Os números da vida

O processo de envelhecimento, contínuo, inexorável, acompanha-nos a partir do fim do crescimento. Não damos logo por ele pois, durante um bom tempo, encaramo-lo como amadurecimento, onde vamos arquivando aquilo a que chamamos de “marcas do tempo”.

Pela frieza dos números da lapidar estatística, ultrapassei metade da minha esperança de vida. Já gastei metade do tempo que, previsivelmente, irei viver. E a verdade é que não dei por isso. Sem embargo das muitas coisas que vivi, e já foram algumas, não sabe a metade. Longe disso.

É um pouco estranho, esta consciência matemática que sou já um homem de meia-idade, com metade da vida previsível já vivida.

Não bate certo com o que faço, com o que eu sinto e muito menos com que eu vejo, principalmente ao espelho. Felizmente.

Só que são esses os números.

Nem bate certo com o que espera de mim a família, os amigos, ou a sociedade.

Saber viver a previsível metade que resta, e até desejar direito a um bónus de prolongamento, se o Grande Árbitro assim o entender (peço desculpa pelo pecaminoso acto de envolver o Criador na linguagem do futebol) é o grande desafio, que muitas vezes se ignora porque se está ocupado com outras coisas, com outros números.

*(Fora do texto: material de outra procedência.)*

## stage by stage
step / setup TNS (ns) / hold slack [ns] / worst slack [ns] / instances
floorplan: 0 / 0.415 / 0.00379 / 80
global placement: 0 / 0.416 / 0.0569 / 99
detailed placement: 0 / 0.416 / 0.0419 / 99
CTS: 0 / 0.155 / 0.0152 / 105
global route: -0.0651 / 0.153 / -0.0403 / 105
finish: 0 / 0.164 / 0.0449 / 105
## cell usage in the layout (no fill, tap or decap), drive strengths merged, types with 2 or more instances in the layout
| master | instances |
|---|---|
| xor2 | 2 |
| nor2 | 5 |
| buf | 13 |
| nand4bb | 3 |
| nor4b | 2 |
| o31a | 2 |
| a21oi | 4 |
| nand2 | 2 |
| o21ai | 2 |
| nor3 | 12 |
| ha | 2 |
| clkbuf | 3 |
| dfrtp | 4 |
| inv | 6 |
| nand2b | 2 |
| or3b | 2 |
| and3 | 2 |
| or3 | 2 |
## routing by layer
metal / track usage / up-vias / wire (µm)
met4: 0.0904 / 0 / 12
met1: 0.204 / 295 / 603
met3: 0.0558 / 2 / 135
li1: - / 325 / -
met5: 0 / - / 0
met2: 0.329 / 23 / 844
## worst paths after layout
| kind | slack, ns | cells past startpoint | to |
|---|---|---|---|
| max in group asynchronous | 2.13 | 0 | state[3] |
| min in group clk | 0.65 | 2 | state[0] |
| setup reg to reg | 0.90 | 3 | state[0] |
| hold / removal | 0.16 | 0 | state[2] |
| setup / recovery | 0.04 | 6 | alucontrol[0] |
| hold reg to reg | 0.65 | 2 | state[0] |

Esse saber viver descobre-se. E a descoberta é algo bem mais rico do que a aprendizagem. Bem mais marcante.

Pode-se ouvir e avaliar experiências, exemplos e erros dos outros, e com isso ganhar referências, paradigmas. Mas o que parece marcar mais fundo não se aprende: descobre-se. Até porque cada vida é única. Daí ter tanto significado partilhá-la com os outros: com a família, com os amigos, com a sociedade. E ao partilhá-la, vivê-la, como única que é.

Espero ser capaz de viver a previsível metade que me resta com respeito por essa unicidade e, principalmente, quero ser capaz de saber partilhá-la.

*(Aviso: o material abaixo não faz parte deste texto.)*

File: src/rtl/regfile_wr_arbiter.sv
// Round-robin arbiter for the single register-file write port (writeback vs. multdiv).
// Registered write outputs, a writes-to-r0 discard, and a saturating contention counter.
module regfile_wr_arbiter #(
  parameter int DATA_WIDTH = 32,
  parameter int ADDR_WIDTH = 5,
  parameter int CNT_WIDTH  = 8
) (
  input  logic                  clk,
  input  logic                  reset_n,
  input  logic                  req0_valid,
  input  logic [ADDR_WIDTH-1:0] req0_addr,
  input  logic [DATA_WIDTH-1:0] req0_data,
  output logic                  req0_ready,
  input  logic                  req1_valid,
  input  logic [ADDR_WIDTH-1:0] req1_addr,
  input  logic [DATA_WIDTH-1:0] req1_data,
  output logic                  req1_ready,
  output logic                  rf_we,
  output logic [ADDR_WIDTH-1:0] rf_waddr,
  output logic [DATA_WIDTH-1:0] rf_wdata,
  output logic                  last_grant,
  output logic [CNT_WIDTH-1:0]  contention_cnt,
  output logic                  pri_state
);

  typedef enum logic {
    PRI0 = 1'b0,
    PRI1 = 1'b1
  } pri_e;

  pri_e                  state_q, state_d;
  logic                  we_q, we_d;
  logic [ADDR_WIDTH-1:0] waddr_q, waddr_d;
  logic [DATA_WIDTH-1:0] wdata_q, wdata_d;
  logic                  last_q, last_d;
  logic [CNT_WIDTH-1:0]  cnt_q, cnt_d;

  logic                  grant0, grant1;
  logic [ADDR_WIDTH-1:0] win_addr;
  logic [DATA_WIDTH-1:0] win_data;

  // Handshake: a transfer on requester i happens in any cycle with reqi_valid && reqi_ready.
  // Ready is combinational from both valids and the priority state, never both high, and
  // forced low while reset_n is asserted. Requesters hold valid/addr/data until transfer.
  always_comb begin
    grant0 = 1'b0;
    grant1 = 1'b0;
    if (reset_n) begin
      grant0 = req0_valid && (!req1_valid || (state_q == PRI0));
      grant1 = req1_valid && (!req0_valid || (state_q == PRI1));
    end
  end

  assign req0_ready = grant0;
  assign req1_ready = grant1;
  assign win_addr   = grant1 ? req1_addr : req0_addr;
  assign win_data   = grant1 ? req1_data : req0_data;

  always_comb begin
    state_d = state_q;
    we_d    = 1'b0;
    waddr_d = waddr_q;
    wdata_d = wdata_q;
    last_d  = last_q;
    cnt_d   = cnt_q;

    if (grant0) begin
      state_d = PRI1;
      last_d  = 1'b0;
    end else if (grant1) begin
      state_d = PRI0;
      last_d  = 1'b1;
    end

    // A write to r0 completes the handshake but leaves the register file untouched.
    if ((grant0 || grant1) && (win_addr != '0)) begin
      we_d    = 1'b1;
      waddr_d = win_addr;
      wdata_d = win_data;
    end

    if (req0_valid && req1_valid && (cnt_q != {CNT_WIDTH{1'b1}})) begin
      cnt_d = cnt_q + CNT_WIDTH'(1);
    end
  end

  always_ff @(posedge clk or negedge reset_n) begin
    if (!reset_n) begin
      state_q <= PRI0;
      we_q    <= 1'b0;
      waddr_q <= '0;
      wdata_q <= '0;
      last_q  <= 1'b0;
      cnt_q   <= '0;
    end else begin
      state_q <= state_d;
      we_q    <= we_d;
      waddr_q <= waddr_d;
      wdata_q <= wdata_d;
      last_q  <= last_d;
      cnt_q   <= cnt_d;
    end
  end

  assign rf_we          = we_q;
  assign rf_waddr       = waddr_q;
  assign rf_wdata       = wdata_q;
  assign last_grant     = last_q;
  assign contention_cnt = cnt_q;
  assign pri_state      = state_q;

endmodule
File: config.mk
export PLATFORM = sky130hd
export DESIGN_NAME = regfile_wr_arbiter
export DESIGN_NICKNAME = d
export VERILOG_FILES = /design/src/rtl/regfile_wr_arbiter.sv
export SDC_FILE = /design/constraint.sdc
export NUM_CORES = 1
export LEC_CHECK = 0
export ABC_CLOCK_PERIOD_IN_PS = 2000
export CORE_UTILIZATION = 40
export DETAILED_ROUTE_END_ITERATION = 8
export PLACE_DENSITY = 0.8
export SETUP_SLACK_MARGIN = 0.5
export SYNTH_ARGS = -nofsm -noshare
export SYNTH_HDL_FRONTEND = slang
export SYNTH_SLANG_ARGS = --single-unit
File: constraint.sdc
create_clock -name clk -period 2 [get_ports clk]
set_input_delay 0.3 -clock clk [delete_from_list [all_inputs] [get_ports clk]]
set_output_delay 0.3 -clock clk [all_outputs]
set_load 0.05 [all_outputs]
After elaboration in Yosys (flattened, before gate mapping)
Cells that the tools add are included.
{"block": "classes", "magnitude_cmp": 0, "reduce_logical": 12, "shifts": 0, "addsub": 1, "div": 0, "bitwise": 1, "mul": 0, "eq_ne": 1, "mux": 9}
{"operator": "32-bit two-way mux", "count": 1}
{"operator": "8-bit by 1-bit adder with 8-bit output, second input constant", "count": 1}
{"operator": "8-bit inequality test, second input constant", "count": 1}
{"operator": "1-bit two-way mux", "count": 7}
{"operator": "1-bit logical AND", "count": 5}
{"operator": "5-bit two-way mux", "count": 1}
{"operator": "5-bit nonzero test", "count": 1}
{"operator": "1-bit logical OR", "count": 3}
{"operator": "1-bit logical NOT", "count": 2}
{"operator": "2-bit nonzero test", "count": 1}
{"operator": "1-bit inverter", "count": 1}
{"block": "totals", "out_inout_bits": 50, "elab_cells": 30, "romBits": 0, "ramBits": 0, "latch_bits": 0, "inputBits": 78, "memories": 0, "ff_bits": 48}

Logic depth before layout (Yosys ltp)
Gate-level depths: netlist of the first run.
{"block": "logic_depth", "ltp_word": 8, "mapped_depth": 6, "ltp_nobuf": 5}

Worst setup path after synthesis of the first run
OpenSTA, ideal clock, no wires.
{"block": "synth_timing", "path_type": "reg-to-reg", "from": "reg state_q, in the netlist pri_state", "to": "reg wdata_q[1], in the netlist rf_wdata[1]", "setup_time_ns": 0.125, "stages_incl_launch_ff": 6, "arrival_ns": 1.903, "required_time_ns": 1.875, "period_less_slack_ns": 2.028, "path_buffers": 1, "setup_slack_ns": -0.028, "path_cell_list": "dfrtp_1 -> nand2b_1 -> nand3_2 -> clkbuf_1 -> mux2_2 -> mux2_4"}
{"block": "synth_via", "elab_chain_len": 6, "elab_cells_between_ends": 12, "cone_classes": "mux (4); bitwise (1); reduce/logical (7)"}
{"element": "from (decl)", "line_no": "31", "text": "pri_e state_q, state_d;"}
{"element": "from (signal assigned)", "line_no": "96", "text": "state_q <= state_d;"}
{"element": "1-bit logical OR / 1-bit inverter (equally long branches)", "line_no": "50, 49"}
{"element": "1-bit logical AND / 1-bit logical OR (equally long branches)", "line_no": "50, 49"}
{"element": "1-bit two-way mux / 1-bit logical AND (equally long branches)", "line_no": "48, 49"}
{"element": "5-bit two-way mux / 1-bit two-way mux (equally long branches)", "line_no": "56, 48"}
{"element": "5-bit nonzero test / 1-bit logical OR (equally long branches)", "line_no": "76", "text": "if ((grant0 || grant1) && (win_addr != '0)) begin"}
{"element": "1-bit logical AND", "line_no": "76"}
{"element": "to (signal assigned)", "line_no": "99", "text": "wdata_q <= wdata_d;"}
{"element": "to (decl)", "line_no": "34", "text": "logic [DATA_WIDTH-1:0] wdata_q, wdata_d;"}
Parallel ways exist; a longest one is shown, timed or not.
A chain may end at the register's enable or synchronous reset.

Worst setup path after layout of the first run
{"block": "layout_timing", "from": "reg state_q, in the netlist pri_state", "to": "reg wdata_q[9], in the netlist rf_wdata[9]"}
Same word-level chain as after synthesis.

==> flow_summary.json, run 1 <==
{
  "r2r-start": "pri_state",
  "status": "complete, no violations",
  "r2r_cells": 7,
  "yosysWarningCount": 0,
  "irDropWorstVdd_mv": 0.772,
  "endpoint_kind": "register",
  "fmax_mhz": 581,
  "synth_seq_cells": 48,
  "grt_overflow": 0,
  "yosysSeqAreaShare": 0.470,
  "synth_common_cells": "48 x dfrtp_1, 35 x mux2_2, 28 x mux2_4, 6 x nor4_1",
  "yosys-top-cells-area": "dfrtp_1 47%, mux2_4 16%, mux2_2 15%",
  "cp_max_fo": 8,
  "final_max_slew_viol_count": 0,
  "dpl.hpwl_um": 4970,
  "grt_pass1_wl_um": 11700,
  "portBuffers": 127,
  "antenna_found_initial": 0,
  "p_sw_mw": 1.72,
  "rows": 28,
  "cp-start-kind": "register",
  "grt_pass1_vias": 2348,
  "max-cap-violations": 0,
  "endpoint": "rf_wdata[9]",
  "r2r_slack_ps": 280,
  "clk_pin_slew_ps": 90,
  "die_h_um": 81.9,
  "synth_cell_type_count": 38,
  "die_w_um": 81.9,
  "final_util": 0.774,
  "drc": 0,
  "avgViaCountPerCell": 5.04,
  "grt_use_total": 0.234,
  "root_buffer": "clkbuf_8",
  "slew_headroom": 0.654,
  "finalPower_mw": 4.19,
  "grt_start_max_net_pins": 34,
  "combPwrFrac": 0.500,
  "synth_edf_count": 0,
  "slowest_delay_ps": 430,
  "cp.depth": 7,
  "wl_um": 7790,
  "cts_buffers": 5,
  "cts.htree.levels": 2,
  "crit_chain": "nand2b_4 -> nand3_4 -> buf_12 -> buf_12 -> buf_16 -> mux2_4 -> mux2_4",
  "syn_nets": 264,
  "syn_area_per_cell_um2": 13.8,
  "r2r_end": "rf_wdata[9]",
  "post_dp_cell_area_um2": 4180,
  "coreArea_um2": 6030,
  "critPathBufInv": 3,
  "clock_path_buffers": 2,
  "groute.layer.met3.usage": 0.0411,
  "grt_setup_unrepaired": "yes",
  "globalplace.congestion": 0.835,
  "placed_cells": 407,
  "cts.sinks": 48,
  "multi_input_area_um2": 1450,
  "async_reset_ff_frac": 1.00,
  "grt-busiest-layer": "met2",
  "leakagePower_nw": 2.22,
  "cp.required_ps": 2180,
  "finalInstanceArea_um2": 4660,
  "fin_crit_ps": 1720,
  "whs_ps": 70.0,
  "synth_top_area_share": 0.470,
  "seq_area_um2": 1210,
  "p_seq_frac": 0.329,
  "ant_nets": 0,
  "timing.final.ws_setup_ps": 279,
  "antennaDiodeCount": 0,
  "die_area_um2": 6710,
  "dr.pass1.iters": 4,
  "finClkSkew_ps": 13.1,
  "layout-drive-gt1-share": 0.510,
  "grt_use_met2": 0.422,
  "crit_type": "register to register",
  "hold_violations": 0,
  "cp.arrival_ps": 1900,
  "final.fill_count": 410,
  "slowest_stage": "dfrtp_2",
  "fin_setup_tns_ps": 0,
  "synth_flop_cell": "dfrtp_1",
  "syn_area_um2": 2550,
  "internal-power_mw": 2.47,
  "grt_use_met1": 0.292,
  "synth.most_common_cell": "dfrtp_1",
  "yosysTopAreaCell": "dfrtp_1",
  "setup_violations": 0,
  "swShare": 0.410,
  "wl_per_cell_um": 18.0,
  "worst_pin_slew_ps": 522,
  "vias": 2186,
  "fin_cells": 434,
  "critical-path-top-delay-family": "multiplexers",
  "place_ws_ps": -109,
  "io-pin-count": 128,
  "power_density_nw_per_um2": 898,
  "fin_nets": 437,
  "first_iter_violations": 94,
  "clkLatencyLatePin_ps": 300,
  "tritoncts": "done",
  "synthToLayoutAreaGrowth_pct": 82.7,
  "pwr-share-clk": 0.171,
  "period_share": 0.861,
  "crit_start": "pri_state",
  "initial_utilization": 0.424,
  "hp-class": "input port to asynchronous set/reset pin",
  "synthCells": 185
}
==> layout by cell type, fill, tap and decap left out, types with 2 or more instances in the layout <==
master / synthesis / routed
a211oi_2: 0 / 2
a311oi_1: 2 / 2
buf_12: 0 / 8
buf_16: 0 / 6
buf_2: 4 / 5
buf_4: 0 / 27
buf_6: 3 / 7
buf_8: 0 / 2
clkbuf_2: 0 / 23
clkbuf_8: 0 / 5
clkdlybuf4s15_1: 0 / 15
clkdlybuf4s15_2: 0 / 11
clkdlybuf4s50_1: 0 / 68
dfrtp_1: 48 / 40
dfrtp_2: 0 / 8
dlygate4sd2_1: 0 / 3
inv_1: 5 / 5
mux2_2: 35 / 5
mux2_4: 28 / 60
mux2i_1: 5 / 5
nand2_1: 3 / 3
nand4_1: 3 / 3
nor2_1: 2 / 2
nor3_4: 0 / 2
nor4_1: 6 / 6
o22ai_1: 4 / 4
or3_4: 2 / 2
xnor2_1: 4 / 4
xor2_1: 3 / 3
==> area by class of cell <==
type,instances,share of cell area
clock inverters,3,0.00992
inverters,6,0.00536
multi-input cells,121,0.311
flip-flops and latches,48,0.260
repair buffers,176,0.379
clock buffers,5,0.0148
well taps,75,0.0201
==> power groups by stage <==
| stage | Combinational, mW | Clock [mW] | Sequential, mW |
|---|---|---|---|
| after floorplan | 0.515 | 0 | 2.12 |
| after global placement | 1.99 | 0 | 1.39 |
| after detailed placement | 2.03 | 0 | 1.39 |
| after CTS | 2.12 | 0.729 | 1.37 |
| after global routing | 2.18 | 0.773 | 1.41 |
| final | 2.10 | 0.716 | 1.38 |
==> sequential cells by signal, summed over array words and instances, names as in the netlist <==
signal / cells
rf_wdata: 32
contention_cnt: 8
rf_we: 1
pri_state: 1
last_grant: 1
rf_waddr: 5
==> cell families (layout without fill, tap and decap cells) <==
kind of cell / Yosys count / count (layout) / share of synthesized area
fa+ha+maj: 1 / 1 / 0.00490
simple gates: 24 / 24 / 0.0627
buf+inv: 16 / 190 / 0.0343
compound gates: 19 / 19 / 0.0563
flops: 48 / 48 / 0.470
xor+xnor: 7 / 7 / 0.0240
mux: 70 / 70 / 0.347
==> what timing repair did <==
action,4_1_cts,5_1_grt
setup buffers,10,2
hold buffers,1,0
gates cloned,6,0
endpoints found under the hold margin,4,0
gates resized for setup,157,48
setup endpoints to repair,87,74
pin swaps,9,2
==> layer usage <==
metal  up-vias  part of all wire
met3         6             0.061
met5         -                 0
met1      1056              0.43
met4         0            0.0090
li1       1035                 -
met2        89              0.50
==> how the worst min path moves through the flow <==
stage | slack (ps) | to | cells after the start
floorplan | 4 | contention_cnt[0] | 0
global placement | 170 | rf_waddr[2] | 1
detailed placement | 170 | rf_waddr[2] | 1
CTS | 60 | rf_waddr[3] | 2
global route | 80 | rf_wdata[10] | 2
finish | 70 | rf_waddr[0] | 2
(Power assumes the default switching activity.)
==> run 2, diff against run 1 <==
PLACE_DENSITY = 0.77   (was 0.8)
==> run 2 against run 1 <==
Net effect: sequential power is essentially flat; sequential cell count is the same; via count shrank 1.1%; clock power shrank 18%; sequential share of layout area is essentially flat; register-to-register slack lost 20 ps; worst hold slack lost 33 ps; worst setup slack lost 24 ps; power shrank 3.5%; cell count shrank 0.23%; routed wire length shrank 6.9%; clock skew shrank 6.2 ps; largest power group unchanged; highest routed layer unchanged.
==> flow_summary.json, run 2 (synthesis gave the netlist of run 1 again) <==
{
  "status": "complete, no violations",
  "period_share": 0.873,
  "hold_violations": 0,
  "rows": 28,
  "slowest_stage": "dfrtp_2",
  "fin_crit_ps": 1750,
  "r2r_slack_ps": 250,
  "hp-class": "input port to asynchronous set/reset pin",
  "leakagePower_nw": 2.21,
  "layout-drive-gt1-share": 0.508,
  "coreArea_um2": 6030,
  "cp-start-kind": "register",
  "wl_per_cell_um": 16.8,
  "final_cell_mix": "68 x clkdlybuf4s50_1, 59 x mux2_4, 40 x dfrtp_1",
  "r2r-start": "pri_state",
  "irDropWorstVdd_mv": 0.710,
  "setup_violations": 0,
  "dpl.hpwl_um": 4820,
  "worst_pin_slew_ps": 522,
  "die_area_um2": 6710,
  "cts.htree.levels": 2,
  "antenna_found_initial": 0,
  "io-pin-count": 128,
  "finalPower_mw": 4.04,
  "cp.depth": 7,
  "slowest_delay_ps": 420,
  "critPathBufInv": 3,
  "timing.final.ws_setup_ps": 255,
  "grt_overflow": 0,
  "tritoncts": "done",
  "antennaDiodeCount": 0,
  "cp.arrival_ps": 1920,
  "ant_nets": 0,
  "grt_pass1_wl_um": 11000,
  "final_max_slew_viol_count": 0,
  "endpoint": "rf_wdata[24]",
  "cts_buffers": 5,
  "initial_utilization": 0.424,
  "grt_use_total": 0.219,
  "first_iter_violations": 30,
  "dr.pass1.iters": 4,
  "grt_pass1_vias": 2232,
  "cp_max_fo": 8,
  "r2r_end": "rf_wdata[24]",
  "die_w_um": 81.9,
  "die_h_um": 81.9,
  "grt_start_max_net_pins": 38,
  "final_common_cell": "clkdlybuf4s50_1",
  "cts.sinks": 48,
  "max-cap-violations": 0,
  "clk_pin_slew_ps": 90,
  "avgViaCountPerCell": 5.00,
  "drc": 0,
  "slew_headroom": 0.653,
  "crit_chain": "nand2b_4 -> nand3_4 -> buf_12 -> buf_12 -> buf_16 -> mux2_4 -> mux2_4",
  "synthToLayoutAreaGrowth_pct": 82.5,
  "finClkSkew_ps": 6.86,
  "cp.required_ps": 2180,
  "r2r_cells": 7,
  "place_ws_ps": -113,
  "wl_um": 7250,
  "largest_reg_flops": 32,
  "fin_nets": 436,
  "fmax_mhz": 573,
  "crit_type": "register to register",
  "clock_path_buffers": 2,
  "clkLatencyLatePin_ps": 290,
  "globalplace.congestion": 0.825,
  "crit_start": "pri_state",
  "critical-path-top-delay-family": "multiplexers",
  "power_density_nw_per_um2": 868,
  "endpoint_kind": "register",
  "root_buffer": "clkbuf_8",
  "portBuffers": 127,
  "grt_setup_unrepaired": "yes",
  "vias": 2163
}
## run 2: power by group
part / leakage [nW] / internal [mW] / switching, mW
clock network: 0.0445 / 0.281 / 0.309
logic: 1.60 / 0.900 / 1.18
registers: 0.563 / 1.19 / 0.183
total: 2.21 / 2.37 / 1.67
## run 2: worst min-delay path by stage
stage | start | end | slack (ps) | cells past startpoint
global route | reset_n | rf_waddr[4] | 30 | 2
floorplan | reset_n | contention_cnt[0] | 4 | 0
finish | reset_n | rf_waddr[1] | 40 | 2
global placement | reset_n | rf_waddr[1] | 330 | 2
detailed placement | reset_n | rf_waddr[1] | 340 | 2
CTS | reset_n | last_grant | 20 | 2
## run 2: metal layers
layer,track usage,vias up,part of all wire
li1,-,1029,-
met1,0.271,1055,0.42
met5,0,-,0
met2,0.391,75,0.51
met4,0.0474,0,0.0043
met3,0.0433,4,0.063
## run 2: final cells by class
class / count / area (um2)
tap: 75 / 93.8
multi-input combinational: 121 / 1470
clock buffer: 7 / 86.3
fill: 412 / 1370
timing repair buffer: 175 / 1760
inverter: 6 / 27.5
sequential: 48 / 1210
clock inverter: 1 / 7.51
## run 2: what timing repair did
action                                  in CTS  in global routing
hold endpoints to repair                     0                  0
endpoints found under the setup margin      89                 75
buffers inserted                             7                  4
gates cloned                                 5                  1
gates resized for setup                    142                 59
pin swaps                                    8                  5
hold buffers                                 0                  0
## run 2: metrics by stage
| stage | utilization | cell area [um2] | setup TNS, ps | hold WS, ps | cells |
|---|---|---|---|---|---|
| CTS | 0.771 | 4640 | 0 | 15.3 | 428 |
| finish | 0.773 | 4660 | 0 | 36.6 | 433 |
| detailed placement | 0.694 | 4180 | -3320 | 342 | 408 |
| global placement | 0.694 | 4180 | -2210 | 334 | 408 |
| floorplan | - | 2620 | 0 | 4.41 | 185 |
| global route | 0.773 | 4660 | 0 | 27.1 | 433 |
## run 2: worst reg2reg max path, cell delays in order, from the launching register on
cell and delay (ps):
dfrtp_2 420, nand2b_4 150, nand3_4 120, buf_12 140, buf_12 100, buf_16 130
mux2_4 300, mux2_4 260
==> run 3, diff against run 2 <==
SLEW_MARGIN = 30   (was default)
==> results of run 3 <==
Same layout as run 2: the final DEF is identical, and so are final timing and power.
==> variant 1 (flow settings as in run 3) <==
Set the parameter `ADDR_WIDTH` to 4 (it was 5).
--- a/src/rtl/regfile_wr_arbiter.sv
+++ b/src/rtl/regfile_wr_arbiter.sv
@@ -4,3 +4,3 @@
   parameter int DATA_WIDTH = 32,
-  parameter int ADDR_WIDTH = 5,
+  parameter int ADDR_WIDTH = 4,
   parameter int CNT_WIDTH  = 8
Ports: changed (resized req0_addr, req1_addr and rf_waddr); port bits go from 128 to 125. No check against the original RTL was run, so the function may have changed too.
==> variant 1 against run 3 <==
- routed wire length decreased by 4.3%
- sequential cell count decreased by 1
- synthesized area decreased by 5.0%
- critical path depth increased by 1
- sequential share of layout area increased by 1.0 points
- total power decreased by 5.0%
- setup slack got worse by 130 ps
- final area decreased by 5.8%
==> variant 1: results (changes against run 3) <==
metric	value	unit	change
average wire per standard cell	17.1	um	+1.8%
YS warnings	0		unchanged
highest ir drop seen on vdd	0.000825	V	+16%
Largest register FFs	32		unchanged
switching share of power	41.0	%	-0.34 points
number of H-tree levels	2		unchanged
largest buffer count on any clock path	2		unchanged
asr flop ratio synth	100	%	unchanged
final net count	409		-6.2%
Syn Inst Count	168		-9.2%
post-DP HPWL	4370	um	-9.5%
M1 GR Usage	25.4	%	-1.7 points
worst-path fanout max	4		-4
Post-DP Area	3920	sq um	-6.4%
drt total wl	6940	um	-4.3%
clk_skew	6.56	ps	-0.297 ps
dominant cells by area after synthesis	dfrtp_1, mux2_2, mux2_4		
initial DRC count	38		+27%
port buffer count	124		-2.4%
Netlist cell types	29		-24%
Pleak	1.99	nW	-9.8%
fill cell count	407		-1.2%
Placer Congestion	0.683		-17%
via count	2032		-6.1%
met2 routed wirelength	3500	um	-5.3%
GR Layer Usage met3	6.06	%	+1.7 points
share of post-route cells with drive strength above 1	52.1	%	+1.3 points
synth cell count leaders	dfrtp_1, mux2_2, mux2_4		
antenna violations before repair	0		unchanged
Tot GR Track Use	20.4	%	-1.5 points
top layer in use	met4		
WP data arrival	2060	ps	+140 ps
clock-pin slew on the worst setup and hold paths	80	ps	
status	finished clean		
pre-CTS setup slack	-275	ps	-162 ps
Min-Delay Path Class	in2async		
M2 GR Usage	34.6	%	-4.5 points
routed wl met3	476	um	+4.8%
CTS Buf Count	5		unchanged
placed instance count	372		-8.8%
Metal-1 WL	2880	um	-6.1%
post-synthesis net count	245		-7.2%
latest clock arrival within the worst-skew pair	300	ps	
post-synthesis sequential area ratio	48.5	%	+1.4 points
pin count of the biggest net entering global routing	29		-24%
first-pass GRT wire length	9940	um	-9.7%
ant diodes	0		unchanged
First-pass DRT Iterations	6		+2
Slew @ Worst Pin	508	ps	-14.1 ps
vias in the first global route	2069		-7.3%
Root Driver	clkbuf_8		
-- variant 1: cell count changes in the layout (fill, tap and decap cells not counted), sizes merged, moves of 5 or more --
cell,delta
nand2,+5
o22ai,-5
mux2,+6
buf,-8
mux2i,-5
nor4,-5
-- variant 1: logic make-up (layout without fill, tap and decap cells) --
| family | after synthesis | in the layout | synth area share (%) |
|---|---|---|---|
| adders and majority gates | 1 | 1 | 0.516 |
| xor gates and xnor gates | 5 | 5 | 1.80 |
| buffers and inverters | 10 | 174 | 2.63 |
| and+or+nand+nor | 24 | 24 | 5.93 |
| AOI/OAI and AO/OA | 10 | 10 | 3.51 |
| muxes | 71 | 71 | 37.1 |
| DFF | 47 | 47 | 48.5 |
-- variant 1: per-stage QoR --
stage	total power [mW]	setup TNS, ps
2_1_floorplan	2.48	0
3_5_place_dp	3.19	-8030
4_1_cts	3.75	0
3_3_place_gp	3.16	-6370
5_1_grt	4.01	0
6_report	3.84	0
-- variant 1: worst paths after layout --
check | from | to | slack [ps] | cells past startpoint
worst max-delay path | pri_state | rf_wdata[25] | 130 | 8
worst min-delay path | reset_n | rf_waddr[3] | 90 | 2
min in group clk | req1_addr[1] | rf_waddr[1] | 380 | 3
max in group asynchronous | reset_n | last_grant | 1410 | 2
worst max register to register | pri_state | rf_wdata[25] | 130 | 8
worst min register to register | contention_cnt[4] | contention_cnt[4] | 490 | 1
-- variant 1: repair_timing --
action,4_1_cts,5_1_grt
endpoints found under the hold margin,2,0
setup buffers,15,6
pin swaps,8,6
gates resized for setup,107,79
endpoints found under the setup margin,89,83
cloned,2,4
hold buffers,1,0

Aqui entrariam aquelas coisas que aprendemos a partir do início do envelhecimento, e que constituem parte da chamada linguagem de adulto, como “prioridades” e “objectivos”. Só que eu não quero ser tão adulto. Quero antes guiar-me pela “vontade”, pelos “gostos” e pelos “afectos”. Porque é isto que dá lastro à vida, corpo aos momentos, e raízes às memórias.

O tempo o dirá, com os seus anos, e os seus números.